:: Task prompt ::
Your task is to copy all of the entries exactly as they are given.

:: Data in this exercise ::
===== src/ascii_can_frame_parser_macros.svh =====
// Assertion macros for the ASCII CAN frame parser.
// Used by the top level; expects signals named clock and reset in scope.
`ifndef ASCII_CAN_FRAME_PARSER_MACROS_SVH
`define ASCII_CAN_FRAME_PARSER_MACROS_SVH

// The consequent must hold in the same cycle as the antecedent.
`define ACFP_ASSERT_NOW(label, ante, cons) \
   label: assert property (@(posedge clock) disable iff (reset) (ante) |-> (cons)) \
      else $error("acfp check failed");

// The consequent must hold in the cycle after the antecedent.
`define ACFP_ASSERT_NEXT(label, ante, cons) \
   label: assert property (@(posedge clock) disable iff (reset) (ante) |=> (cons)) \
      else $error("acfp check failed");

`endif


===== src/acfp_pkg.sv =====
// Shared types, codes and the hex digit decoder of the ASCII CAN frame parser.
// No dependencies.
package acfp_pkg;

   // Parse phases.
   localparam logic [3:0] PH_ID          = 4'd0;
   localparam logic [3:0] PH_AFTER_DELIM = 4'd1;
   localparam logic [3:0] PH_REMOTE_LEN  = 4'd2;
   localparam logic [3:0] PH_REMOTE_DONE = 4'd3;
   localparam logic [3:0] PH_FD_FLAGS    = 4'd4;
   localparam logic [3:0] PH_DATA_START  = 4'd5;
   localparam logic [3:0] PH_DATA_DOT    = 4'd6;
   localparam logic [3:0] PH_DATA_HIGH   = 4'd7;
   localparam logic [3:0] PH_FULL        = 4'd8;

   // Characters with a meaning of their own.
   localparam logic [7:0] CHAR_DELIM  = 8'h23;  // '#'
   localparam logic [7:0] CHAR_DOT    = 8'h2E;  // '.'
   localparam logic [7:0] CHAR_R_UP   = 8'h52;  // 'R'
   localparam logic [7:0] CHAR_R_LOW  = 8'h72;  // 'r'
   localparam logic [7:0] CHAR_0      = 8'h30;
   localparam logic [7:0] CHAR_A_UP   = 8'h41;
   localparam logic [7:0] CHAR_A_LOW  = 8'h61;

   // Delimiter positions for standard and extended identifiers.
   localparam logic [7:0] POS_STD_DELIM = 8'd3;
   localparam logic [7:0] POS_EXT_DELIM = 8'd8;
   localparam logic [7:0] POS_MAX       = 8'd255;

   // Flag bits in the identifier word.
   localparam int EFF_BIT = 31;
   localparam int RTR_BIT = 30;
   localparam int ERR_BIT = 29;

   // Largest valid remote length code.
   localparam logic [4:0] REMOTE_LEN_MAX = 5'd8;

   // Result kinds and status codes.
   localparam logic       KIND_BYTE      = 1'b0;
   localparam logic       KIND_SUMMARY   = 1'b1;
   localparam logic [1:0] STATUS_ERROR   = 2'd0;
   localparam logic [1:0] STATUS_CLASSIC = 2'd1;
   localparam logic [1:0] STATUS_FD      = 2'd2;

   // Result queue geometry.
   localparam int QDEPTH = 4;
   localparam int QPTR_W = $clog2(QDEPTH);
   localparam int QCNT_W = $clog2(QDEPTH + 1);

   typedef struct packed {
      logic        kind;
      logic [5:0]  byte_index;
      logic [7:0]  byte_value;
      logic [31:0] frame_id;
      logic [3:0]  fd_flags;
      logic [6:0]  length;
      logic [1:0]  status;
      logic        final_res;
   } rsp_type;

   // Results produced by one character: zero, one or two.
   typedef struct packed {
      logic [1:0] count;
      rsp_type    first;
      rsp_type    second;
   } push_type;

   // Queue status seen by the top level.
   typedef struct packed {
      logic              room;
      logic [QCNT_W-1:0] level;
   } qstat_type;

   // Hex digit value; bit 4 set means the character is no hex digit.
   function automatic logic [4:0] hex_value(input logic [7:0] c);
      logic [4:0] v;
      v = 5'h10;
      if (c inside {[8'h30:8'h39]}) begin
         v = 5'(c - CHAR_0);
      end else if (c inside {[8'h41:8'h46]}) begin
         v = 5'(c - CHAR_A_UP) + 5'd10;
      end else if (c inside {[8'h61:8'h66]}) begin
         v = 5'(c - CHAR_A_LOW) + 5'd10;
      end
      return v;
   endfunction

endpackage
**src/rtl/core/htwd_pkg.sv**
```systemverilog
package htwd_pkg;

  localparam int IDX_BITS   = 9;
  localparam int SYM_BITS   = 8;
  localparam int COUNT_BITS = 16;

  localparam logic [IDX_BITS-1:0] ROOT_RESET = 9'd510;
  localparam logic [IDX_BITS-1:0] LEAF_RESET = 9'd256;

  // result queue
  localparam int QDEPTH    = 4;
  localparam int QPTR_BITS = 2;
  localparam int QCNT_BITS = 3;

  localparam logic CMD_WRITE  = 1'b0;
  localparam logic CMD_DECODE = 1'b1;

  typedef enum logic [0:0] {
    REG_ROOT_INDEX = 1'b0,
    REG_LEAF_COUNT = 1'b1
  } cfg_reg_t;

  typedef struct packed {
    logic                command;
    logic [IDX_BITS-1:0] node_index;
    logic [IDX_BITS-1:0] left_child;
    logic [IDX_BITS-1:0] right_child;
    logic [SYM_BITS-1:0] node_symbol;
    logic                code_bit;
    logic                end_of_stream;
  } in_item_t;

  typedef struct packed {
    logic [SYM_BITS-1:0]   symbol;
    logic                  symbol_valid;
    logic [COUNT_BITS-1:0] symbol_count;
    logic                  stream_done;
  } out_item_t;

  typedef struct packed {
    logic                en;
    logic [IDX_BITS-1:0] idx;
    logic [IDX_BITS-1:0] left_child;
    logic [IDX_BITS-1:0] right_child;
    logic [SYM_BITS-1:0] node_symbol;
  } node_wr_t;

  typedef struct packed {
    logic b_busy;
    logic c_busy;
  } pipe_status_t;

endpackage

```
**src/rtl/core/htwd_result_q.sv**
```systemverilog
module htwd_result_q (
  input  logic                               clk,
  input  logic                               rst,
  input  logic                               push,
  input  htwd_pkg::out_item_t                push_item,
  output logic                               out_valid,
  input  logic                               out_ready,
  output htwd_pkg::out_item_t                out_item,
  output logic [htwd_pkg::QCNT_BITS-1:0]     count
);
  import htwd_pkg::*;

  out_item_t            slots [QDEPTH];
  logic [QPTR_BITS-1:0] wr_ptr;
  logic [QPTR_BITS-1:0] rd_ptr;
  logic                 pop;

  assign out_valid = count != '0;
  assign out_item  = slots[rd_ptr];
  assign pop       = out_valid && out_ready;

  always_ff @(posedge clk) begin
    if (rst) begin
      wr_ptr <= '0;
      rd_ptr <= '0;
      count  <= '0;
    end else begin
      if (push) begin
        wr_ptr <= wr_ptr + 1'b1;
      end
      if (pop) begin
        rd_ptr <= rd_ptr + 1'b1;
      end
      if (push && !pop) begin
        count <= count + 1'b1;
      end else if (pop && !push) begin
        count <= count - 1'b1;
      end
    end
  end

  always_ff @(posedge clk) begin
    if (push) begin
      slots[wr_ptr] <= push_item;
    end
  end

endmodule

```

:: Response to this exercise ::
===== src/ascii_can_frame_parser_macros.svh =====
// Assertion macros for the ASCII CAN frame parser.
// Used by the top level; expects signals named clock and reset in scope.
`ifndef ASCII_CAN_FRAME_PARSER_MACROS_SVH
`define ASCII_CAN_FRAME_PARSER_MACROS_SVH

// The consequent must hold in the same cycle as the antecedent.
`define ACFP_ASSERT_NOW(label, ante, cons) \
   label: assert property (@(posedge clock) disable iff (reset) (ante) |-> (cons)) \
      else $error("acfp check failed");

// The consequent must hold in the cycle after the antecedent.
`define ACFP_ASSERT_NEXT(label, ante, cons) \
   label: assert property (@(posedge clock) disable iff (reset) (ante) |=> (cons)) \
      else $error("acfp check failed");

`endif


===== src/acfp_pkg.sv =====
// Shared types, codes and the hex digit decoder of the ASCII CAN frame parser.
// No dependencies.
package acfp_pkg;

   // Parse phases.
   localparam logic [3:0] PH_ID          = 4'd0;
   localparam logic [3:0] PH_AFTER_DELIM = 4'd1;
   localparam logic [3:0] PH_REMOTE_LEN  = 4'd2;
   localparam logic [3:0] PH_REMOTE_DONE = 4'd3;
   localparam logic [3:0] PH_FD_FLAGS    = 4'd4;
   localparam logic [3:0] PH_DATA_START  = 4'd5;
   localparam logic [3:0] PH_DATA_DOT    = 4'd6;
   localparam logic [3:0] PH_DATA_HIGH   = 4'd7;
   localparam logic [3:0] PH_FULL        = 4'd8;

   // Characters with a meaning of their own.
   localparam logic [7:0] CHAR_DELIM  = 8'h23;  // '#'
   localparam logic [7:0] CHAR_DOT    = 8'h2E;  // '.'
   localparam logic [7:0] CHAR_R_UP   = 8'h52;  // 'R'
   localparam logic [7:0] CHAR_R_LOW  = 8'h72;  // 'r'
   localparam logic [7:0] CHAR_0      = 8'h30;
   localparam logic [7:0] CHAR_A_UP   = 8'h41;
   localparam logic [7:0] CHAR_A_LOW  = 8'h61;

   // Delimiter positions for standard and extended identifiers.
   localparam logic [7:0] POS_STD_DELIM = 8'd3;
   localparam logic [7:0] POS_EXT_DELIM = 8'd8;
   localparam logic [7:0] POS_MAX       = 8'd255;

   // Flag bits in the identifier word.
   localparam int EFF_BIT = 31;
   localparam int RTR_BIT = 30;
   localparam int ERR_BIT = 29;

   // Largest valid remote length code.
   localparam logic [4:0] REMOTE_LEN_MAX = 5'd8;

   // Result kinds and status codes.
   localparam logic       KIND_BYTE      = 1'b0;
   localparam logic       KIND_SUMMARY   = 1'b1;
   localparam logic [1:0] STATUS_ERROR   = 2'd0;
   localparam logic [1:0] STATUS_CLASSIC = 2'd1;
   localparam logic [1:0] STATUS_FD      = 2'd2;

   // Result queue geometry.
   localparam int QDEPTH = 4;
   localparam int QPTR_W = $clog2(QDEPTH);
   localparam int QCNT_W = $clog2(QDEPTH + 1);

   typedef struct packed {
      logic        kind;
      logic [5:0]  byte_index;
      logic [7:0]  byte_value;
      logic [31:0] frame_id;
      logic [3:0]  fd_flags;
      logic [6:0]  length;
      logic [1:0]  status;
      logic        final_res;
   } rsp_type;

   // Results produced by one character: zero, one or two.
   typedef struct packed {
      logic [1:0] count;
      rsp_type    first;
      rsp_type    second;
   } push_type;

   // Queue status seen by the top level.
   typedef struct packed {
      logic              room;
      logic [QCNT_W-1:0] level;
   } qstat_type;

   // Hex digit value; bit 4 set means the character is no hex digit.
   function automatic logic [4:0] hex_value(input logic [7:0] c);
      logic [4:0] v;
      v = 5'h10;
      if (c inside {[8'h30:8'h39]}) begin
         v = 5'(c - CHAR_0);
      end else if (c inside {[8'h41:8'h46]}) begin
         v = 5'(c - CHAR_A_UP) + 5'd10;
      end else if (c inside {[8'h61:8'h66]}) begin
         v = 5'(c - CHAR_A_LOW) + 5'd10;
      end
      return v;
   endfunction

endpackage
**src/rtl/core/htwd_pkg.sv**
```systemverilog
package htwd_pkg;

  localparam int IDX_BITS   = 9;
  localparam int SYM_BITS   = 8;
  localparam int COUNT_BITS = 16;

  localparam logic [IDX_BITS-1:0] ROOT_RESET = 9'd510;
  localparam logic [IDX_BITS-1:0] LEAF_RESET = 9'd256;

  // result queue
  localparam int QDEPTH    = 4;
  localparam int QPTR_BITS = 2;
  localparam int QCNT_BITS = 3;

  localparam logic CMD_WRITE  = 1'b0;
  localparam logic CMD_DECODE = 1'b1;

  typedef enum logic [0:0] {
    REG_ROOT_INDEX = 1'b0,
    REG_LEAF_COUNT = 1'b1
  } cfg_reg_t;

  typedef struct packed {
    logic                command;
    logic [IDX_BITS-1:0] node_index;
    logic [IDX_BITS-1:0] left_child;
    logic [IDX_BITS-1:0] right_child;
    logic [SYM_BITS-1:0] node_symbol;
    logic                code_bit;
    logic                end_of_stream;
  } in_item_t;

  typedef struct packed {
    logic [SYM_BITS-1:0]   symbol;
    logic                  symbol_valid;
    logic [COUNT_BITS-1:0] symbol_count;
    logic                  stream_done;
  } out_item_t;

  typedef struct packed {
    logic                en;
    logic [IDX_BITS-1:0] idx;
    logic [IDX_BITS-1:0] left_child;
    logic [IDX_BITS-1:0] right_child;
    logic [SYM_BITS-1:0] node_symbol;
  } node_wr_t;

  typedef struct packed {
    logic b_busy;
    logic c_busy;
  } pipe_status_t;

endpackage

```
**src/rtl/core/htwd_result_q.sv**
```systemverilog
module htwd_result_q (
  input  logic                               clk,
  input  logic                               rst,
  input  logic                               push,
  input  htwd_pkg::out_item_t                push_item,
  output logic                               out_valid,
  input  logic                               out_ready,
  output htwd_pkg::out_item_t                out_item,
  output logic [htwd_pkg::QCNT_BITS-1:0]     count
);
  import htwd_pkg::*;

  out_item_t            slots [QDEPTH];
  logic [QPTR_BITS-1:0] wr_ptr;
  logic [QPTR_BITS-1:0] rd_ptr;
  logic                 pop;

  assign out_valid = count != '0;
  assign out_item  = slots[rd_ptr];
  assign pop       = out_valid && out_ready;

  always_ff @(posedge clk) begin
    if (rst) begin
      wr_ptr <= '0;
      rd_ptr <= '0;
      count  <= '0;
    end else begin
      if (push) begin
        wr_ptr <= wr_ptr + 1'b1;
      end
      if (pop) begin
        rd_ptr <= rd_ptr + 1'b1;
      end
      if (push && !pop) begin
        count <= count + 1'b1;
      end else if (pop && !push) begin
        count <= count - 1'b1;
      end
    end
  end

  always_ff @(posedge clk) begin
    if (push) begin
      slots[wr_ptr] <= push_item;
    end
  end

endmodule

```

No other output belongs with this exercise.